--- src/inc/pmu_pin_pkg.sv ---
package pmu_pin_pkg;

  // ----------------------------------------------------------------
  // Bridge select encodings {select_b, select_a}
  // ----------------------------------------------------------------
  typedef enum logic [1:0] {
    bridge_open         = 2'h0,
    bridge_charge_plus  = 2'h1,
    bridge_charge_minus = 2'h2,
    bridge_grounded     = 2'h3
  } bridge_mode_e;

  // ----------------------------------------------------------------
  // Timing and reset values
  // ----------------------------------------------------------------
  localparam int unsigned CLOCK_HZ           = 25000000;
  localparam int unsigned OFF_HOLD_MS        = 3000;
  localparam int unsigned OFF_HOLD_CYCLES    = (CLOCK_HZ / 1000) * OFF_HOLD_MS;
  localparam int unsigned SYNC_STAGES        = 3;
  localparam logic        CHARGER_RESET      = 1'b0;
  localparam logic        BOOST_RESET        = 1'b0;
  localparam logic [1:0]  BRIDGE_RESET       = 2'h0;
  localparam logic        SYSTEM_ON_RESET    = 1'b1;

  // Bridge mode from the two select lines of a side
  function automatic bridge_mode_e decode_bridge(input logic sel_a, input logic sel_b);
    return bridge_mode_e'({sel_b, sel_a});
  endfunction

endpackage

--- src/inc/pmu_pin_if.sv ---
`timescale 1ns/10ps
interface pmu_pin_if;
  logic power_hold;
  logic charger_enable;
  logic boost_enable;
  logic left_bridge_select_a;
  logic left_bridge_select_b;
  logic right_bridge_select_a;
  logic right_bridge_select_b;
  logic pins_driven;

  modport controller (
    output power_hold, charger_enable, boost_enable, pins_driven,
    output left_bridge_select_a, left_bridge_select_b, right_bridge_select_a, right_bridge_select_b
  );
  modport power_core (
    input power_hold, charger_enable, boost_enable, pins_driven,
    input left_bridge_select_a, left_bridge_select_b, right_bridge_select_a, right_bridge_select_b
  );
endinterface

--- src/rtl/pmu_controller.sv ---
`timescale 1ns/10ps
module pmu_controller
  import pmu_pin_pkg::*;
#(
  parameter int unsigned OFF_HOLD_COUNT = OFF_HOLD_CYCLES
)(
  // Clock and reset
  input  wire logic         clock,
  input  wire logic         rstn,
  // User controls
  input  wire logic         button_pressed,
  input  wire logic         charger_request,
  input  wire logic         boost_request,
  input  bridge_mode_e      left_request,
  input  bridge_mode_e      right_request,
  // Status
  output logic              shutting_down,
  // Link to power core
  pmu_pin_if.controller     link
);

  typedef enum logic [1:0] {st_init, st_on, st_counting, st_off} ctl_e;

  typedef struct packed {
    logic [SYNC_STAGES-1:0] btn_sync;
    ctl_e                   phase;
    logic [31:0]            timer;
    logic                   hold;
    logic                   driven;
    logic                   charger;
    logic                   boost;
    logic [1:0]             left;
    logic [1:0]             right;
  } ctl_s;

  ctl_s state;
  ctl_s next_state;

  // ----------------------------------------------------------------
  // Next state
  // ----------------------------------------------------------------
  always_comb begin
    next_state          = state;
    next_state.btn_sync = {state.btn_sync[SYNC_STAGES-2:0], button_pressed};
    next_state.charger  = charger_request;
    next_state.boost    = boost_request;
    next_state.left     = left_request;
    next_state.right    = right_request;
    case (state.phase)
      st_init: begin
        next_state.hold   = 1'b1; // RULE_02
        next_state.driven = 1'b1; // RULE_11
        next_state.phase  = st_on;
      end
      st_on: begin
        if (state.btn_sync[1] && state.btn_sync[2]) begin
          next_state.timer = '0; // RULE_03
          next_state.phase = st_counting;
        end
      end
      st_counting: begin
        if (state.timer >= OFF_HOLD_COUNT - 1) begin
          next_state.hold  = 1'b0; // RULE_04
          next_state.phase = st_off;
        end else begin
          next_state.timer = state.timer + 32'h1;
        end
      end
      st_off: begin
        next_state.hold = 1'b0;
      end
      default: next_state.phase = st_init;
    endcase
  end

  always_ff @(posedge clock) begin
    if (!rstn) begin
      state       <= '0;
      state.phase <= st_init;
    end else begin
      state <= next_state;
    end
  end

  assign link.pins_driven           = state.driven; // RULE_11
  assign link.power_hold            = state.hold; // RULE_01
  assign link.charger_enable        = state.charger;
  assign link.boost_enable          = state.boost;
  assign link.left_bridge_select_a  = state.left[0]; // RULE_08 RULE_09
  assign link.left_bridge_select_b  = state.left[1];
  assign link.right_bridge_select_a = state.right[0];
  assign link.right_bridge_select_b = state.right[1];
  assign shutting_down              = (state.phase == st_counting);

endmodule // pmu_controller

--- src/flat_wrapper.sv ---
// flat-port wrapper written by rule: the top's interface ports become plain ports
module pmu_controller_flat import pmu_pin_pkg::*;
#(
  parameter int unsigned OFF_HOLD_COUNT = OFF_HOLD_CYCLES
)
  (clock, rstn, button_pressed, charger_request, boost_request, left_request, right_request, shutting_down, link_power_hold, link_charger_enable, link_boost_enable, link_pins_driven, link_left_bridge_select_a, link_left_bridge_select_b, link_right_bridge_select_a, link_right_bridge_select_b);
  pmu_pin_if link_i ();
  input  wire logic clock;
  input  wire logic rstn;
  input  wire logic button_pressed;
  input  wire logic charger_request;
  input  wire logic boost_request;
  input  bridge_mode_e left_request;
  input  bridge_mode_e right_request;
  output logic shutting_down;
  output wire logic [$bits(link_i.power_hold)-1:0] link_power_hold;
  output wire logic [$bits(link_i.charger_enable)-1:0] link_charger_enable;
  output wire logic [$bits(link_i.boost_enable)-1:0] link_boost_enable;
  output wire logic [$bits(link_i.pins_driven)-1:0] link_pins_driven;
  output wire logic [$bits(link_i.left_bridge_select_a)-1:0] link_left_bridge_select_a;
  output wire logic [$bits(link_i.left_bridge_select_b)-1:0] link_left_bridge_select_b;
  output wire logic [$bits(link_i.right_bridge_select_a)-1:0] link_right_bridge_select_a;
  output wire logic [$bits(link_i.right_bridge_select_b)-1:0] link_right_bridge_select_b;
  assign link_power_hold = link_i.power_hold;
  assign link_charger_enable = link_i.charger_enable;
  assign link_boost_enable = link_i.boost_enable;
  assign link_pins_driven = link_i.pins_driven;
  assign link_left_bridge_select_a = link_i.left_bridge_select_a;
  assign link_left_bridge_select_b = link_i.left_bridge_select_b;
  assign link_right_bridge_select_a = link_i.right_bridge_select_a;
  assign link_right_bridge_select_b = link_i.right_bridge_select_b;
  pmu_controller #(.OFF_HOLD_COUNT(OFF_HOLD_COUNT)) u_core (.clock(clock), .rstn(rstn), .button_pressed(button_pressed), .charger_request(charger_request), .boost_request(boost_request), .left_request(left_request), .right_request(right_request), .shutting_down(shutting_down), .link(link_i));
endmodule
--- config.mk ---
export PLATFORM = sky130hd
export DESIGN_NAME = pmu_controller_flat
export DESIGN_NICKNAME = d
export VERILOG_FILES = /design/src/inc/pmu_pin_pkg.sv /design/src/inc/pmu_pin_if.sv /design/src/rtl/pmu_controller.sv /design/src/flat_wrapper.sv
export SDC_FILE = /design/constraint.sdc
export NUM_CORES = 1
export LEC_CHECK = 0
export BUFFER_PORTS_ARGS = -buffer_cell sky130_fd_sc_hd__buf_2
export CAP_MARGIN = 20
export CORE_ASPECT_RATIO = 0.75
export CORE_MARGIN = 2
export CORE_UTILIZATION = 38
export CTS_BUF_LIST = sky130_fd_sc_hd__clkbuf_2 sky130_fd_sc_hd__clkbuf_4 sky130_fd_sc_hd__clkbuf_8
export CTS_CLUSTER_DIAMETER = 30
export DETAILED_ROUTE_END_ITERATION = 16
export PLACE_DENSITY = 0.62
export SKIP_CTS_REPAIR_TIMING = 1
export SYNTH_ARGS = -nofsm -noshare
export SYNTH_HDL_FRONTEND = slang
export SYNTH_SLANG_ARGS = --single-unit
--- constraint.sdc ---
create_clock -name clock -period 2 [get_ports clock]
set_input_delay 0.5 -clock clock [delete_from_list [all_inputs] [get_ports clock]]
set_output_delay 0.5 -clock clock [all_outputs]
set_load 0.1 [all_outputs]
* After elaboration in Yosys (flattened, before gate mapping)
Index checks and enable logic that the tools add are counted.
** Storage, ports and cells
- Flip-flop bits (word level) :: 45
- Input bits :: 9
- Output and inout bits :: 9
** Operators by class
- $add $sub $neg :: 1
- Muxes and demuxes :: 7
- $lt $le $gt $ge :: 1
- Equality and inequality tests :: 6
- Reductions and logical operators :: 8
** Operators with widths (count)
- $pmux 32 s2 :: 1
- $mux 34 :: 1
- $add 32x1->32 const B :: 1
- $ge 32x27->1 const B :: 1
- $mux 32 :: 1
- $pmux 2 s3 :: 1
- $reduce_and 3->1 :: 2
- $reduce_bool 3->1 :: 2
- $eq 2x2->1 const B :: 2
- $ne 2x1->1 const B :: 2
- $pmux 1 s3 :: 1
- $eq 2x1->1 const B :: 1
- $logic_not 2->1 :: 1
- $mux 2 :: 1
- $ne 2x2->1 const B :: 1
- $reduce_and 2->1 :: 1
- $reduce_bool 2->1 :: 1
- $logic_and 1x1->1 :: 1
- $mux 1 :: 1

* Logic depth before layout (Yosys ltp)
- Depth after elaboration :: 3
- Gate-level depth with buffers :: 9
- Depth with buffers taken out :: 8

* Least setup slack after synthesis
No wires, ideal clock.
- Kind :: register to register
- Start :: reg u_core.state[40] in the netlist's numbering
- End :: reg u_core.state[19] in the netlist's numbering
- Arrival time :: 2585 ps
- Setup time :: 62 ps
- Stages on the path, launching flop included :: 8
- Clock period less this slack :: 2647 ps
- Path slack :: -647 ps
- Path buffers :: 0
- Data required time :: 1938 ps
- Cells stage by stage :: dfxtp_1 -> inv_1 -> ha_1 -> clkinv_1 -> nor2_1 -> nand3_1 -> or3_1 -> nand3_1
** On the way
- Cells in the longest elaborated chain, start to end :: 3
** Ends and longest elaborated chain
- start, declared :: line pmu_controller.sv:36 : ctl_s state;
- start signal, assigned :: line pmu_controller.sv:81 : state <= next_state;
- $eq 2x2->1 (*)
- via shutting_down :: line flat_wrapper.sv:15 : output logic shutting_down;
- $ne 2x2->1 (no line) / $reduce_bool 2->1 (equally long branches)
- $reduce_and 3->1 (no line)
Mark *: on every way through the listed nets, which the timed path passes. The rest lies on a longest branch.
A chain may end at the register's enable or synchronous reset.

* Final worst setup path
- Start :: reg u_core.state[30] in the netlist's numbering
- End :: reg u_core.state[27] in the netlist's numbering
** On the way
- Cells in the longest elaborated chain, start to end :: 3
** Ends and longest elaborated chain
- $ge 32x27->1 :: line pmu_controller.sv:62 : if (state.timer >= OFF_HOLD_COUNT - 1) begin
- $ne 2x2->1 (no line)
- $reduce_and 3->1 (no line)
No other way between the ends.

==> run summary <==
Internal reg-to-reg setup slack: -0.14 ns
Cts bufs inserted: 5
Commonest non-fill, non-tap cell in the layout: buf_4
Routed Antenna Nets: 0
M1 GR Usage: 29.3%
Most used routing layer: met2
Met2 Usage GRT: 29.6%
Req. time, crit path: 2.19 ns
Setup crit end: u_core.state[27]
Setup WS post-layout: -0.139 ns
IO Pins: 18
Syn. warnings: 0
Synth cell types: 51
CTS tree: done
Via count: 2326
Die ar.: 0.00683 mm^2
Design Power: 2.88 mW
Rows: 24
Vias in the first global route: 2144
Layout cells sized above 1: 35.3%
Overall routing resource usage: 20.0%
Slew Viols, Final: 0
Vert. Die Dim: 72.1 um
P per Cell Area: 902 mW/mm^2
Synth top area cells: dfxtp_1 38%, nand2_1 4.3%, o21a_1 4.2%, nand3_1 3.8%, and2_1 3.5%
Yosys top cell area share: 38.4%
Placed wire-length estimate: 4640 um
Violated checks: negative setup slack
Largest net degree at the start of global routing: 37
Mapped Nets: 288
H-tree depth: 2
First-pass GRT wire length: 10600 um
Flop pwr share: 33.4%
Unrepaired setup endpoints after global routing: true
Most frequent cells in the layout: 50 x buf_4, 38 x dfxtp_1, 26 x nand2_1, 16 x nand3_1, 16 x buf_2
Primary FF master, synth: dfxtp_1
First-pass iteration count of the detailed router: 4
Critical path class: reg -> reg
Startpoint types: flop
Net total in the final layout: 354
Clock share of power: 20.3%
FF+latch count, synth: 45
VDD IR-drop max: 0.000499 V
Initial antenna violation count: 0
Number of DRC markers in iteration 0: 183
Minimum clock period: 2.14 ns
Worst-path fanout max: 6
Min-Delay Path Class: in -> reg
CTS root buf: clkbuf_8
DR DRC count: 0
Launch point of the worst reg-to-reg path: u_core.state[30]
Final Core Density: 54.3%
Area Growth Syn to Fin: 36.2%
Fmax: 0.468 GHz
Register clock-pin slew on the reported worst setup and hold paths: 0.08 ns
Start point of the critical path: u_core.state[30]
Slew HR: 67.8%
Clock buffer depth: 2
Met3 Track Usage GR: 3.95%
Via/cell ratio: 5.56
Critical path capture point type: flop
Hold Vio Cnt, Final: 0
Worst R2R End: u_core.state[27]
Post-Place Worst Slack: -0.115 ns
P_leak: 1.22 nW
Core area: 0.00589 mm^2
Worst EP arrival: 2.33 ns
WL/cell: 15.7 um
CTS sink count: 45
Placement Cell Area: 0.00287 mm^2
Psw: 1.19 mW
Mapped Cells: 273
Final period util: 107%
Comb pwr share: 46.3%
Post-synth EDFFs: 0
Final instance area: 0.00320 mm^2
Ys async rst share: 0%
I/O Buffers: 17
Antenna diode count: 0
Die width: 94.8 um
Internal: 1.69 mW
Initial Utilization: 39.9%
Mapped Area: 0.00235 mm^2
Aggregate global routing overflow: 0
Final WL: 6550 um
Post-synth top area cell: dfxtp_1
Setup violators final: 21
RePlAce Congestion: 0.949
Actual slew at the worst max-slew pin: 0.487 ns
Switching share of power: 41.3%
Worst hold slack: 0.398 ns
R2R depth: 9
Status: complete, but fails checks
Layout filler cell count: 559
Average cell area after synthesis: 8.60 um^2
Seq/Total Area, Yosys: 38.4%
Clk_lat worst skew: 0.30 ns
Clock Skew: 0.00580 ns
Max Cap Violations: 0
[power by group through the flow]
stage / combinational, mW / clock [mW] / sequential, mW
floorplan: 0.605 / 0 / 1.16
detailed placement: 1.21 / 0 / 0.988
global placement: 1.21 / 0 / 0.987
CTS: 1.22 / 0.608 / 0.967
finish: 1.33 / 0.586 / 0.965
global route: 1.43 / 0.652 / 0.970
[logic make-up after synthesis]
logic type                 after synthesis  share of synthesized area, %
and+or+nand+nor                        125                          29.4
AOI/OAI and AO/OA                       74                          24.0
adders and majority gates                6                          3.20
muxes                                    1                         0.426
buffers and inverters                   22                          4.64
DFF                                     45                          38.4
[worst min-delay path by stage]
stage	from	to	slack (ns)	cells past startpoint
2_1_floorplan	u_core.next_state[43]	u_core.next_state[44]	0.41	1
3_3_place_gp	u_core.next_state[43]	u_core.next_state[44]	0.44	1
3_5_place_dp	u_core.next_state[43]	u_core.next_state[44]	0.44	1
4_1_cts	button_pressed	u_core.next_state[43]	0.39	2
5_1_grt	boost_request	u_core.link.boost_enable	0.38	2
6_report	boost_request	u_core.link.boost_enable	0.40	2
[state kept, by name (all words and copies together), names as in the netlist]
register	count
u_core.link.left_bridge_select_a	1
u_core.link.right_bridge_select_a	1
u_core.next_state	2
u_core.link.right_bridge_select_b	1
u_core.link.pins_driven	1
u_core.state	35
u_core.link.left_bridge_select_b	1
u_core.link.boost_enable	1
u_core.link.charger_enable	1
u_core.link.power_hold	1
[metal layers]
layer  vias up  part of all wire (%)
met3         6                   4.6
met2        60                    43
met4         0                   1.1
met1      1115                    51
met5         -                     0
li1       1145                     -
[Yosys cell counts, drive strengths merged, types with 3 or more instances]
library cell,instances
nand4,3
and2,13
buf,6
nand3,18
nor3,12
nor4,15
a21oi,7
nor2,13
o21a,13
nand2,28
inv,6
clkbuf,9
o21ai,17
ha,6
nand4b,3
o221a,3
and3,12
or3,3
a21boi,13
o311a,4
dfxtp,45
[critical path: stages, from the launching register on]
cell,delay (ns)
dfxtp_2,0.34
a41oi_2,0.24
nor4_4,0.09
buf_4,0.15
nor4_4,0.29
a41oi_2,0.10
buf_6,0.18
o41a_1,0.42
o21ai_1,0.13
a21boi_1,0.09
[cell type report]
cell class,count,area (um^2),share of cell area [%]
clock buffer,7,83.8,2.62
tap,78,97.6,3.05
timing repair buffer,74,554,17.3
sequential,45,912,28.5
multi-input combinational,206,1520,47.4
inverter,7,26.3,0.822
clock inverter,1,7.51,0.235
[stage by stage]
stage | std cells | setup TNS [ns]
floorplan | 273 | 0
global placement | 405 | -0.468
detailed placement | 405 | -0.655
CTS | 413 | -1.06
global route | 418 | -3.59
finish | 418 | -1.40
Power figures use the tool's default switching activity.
# # # # # # #
Begin at the line that has "Routed Antenna Nets: 0" in the entries above; stop after the line that has "Die ar.: 0.00683 mm^2". Transcribe exactly those lines and no others.

■ The completed task:
Routed Antenna Nets: 0
M1 GR Usage: 29.3%
Most used routing layer: met2
Met2 Usage GRT: 29.6%
Req. time, crit path: 2.19 ns
Setup crit end: u_core.state[27]
Setup WS post-layout: -0.139 ns
IO Pins: 18
Syn. warnings: 0
Synth cell types: 51
CTS tree: done
Via count: 2326
Die ar.: 0.00683 mm^2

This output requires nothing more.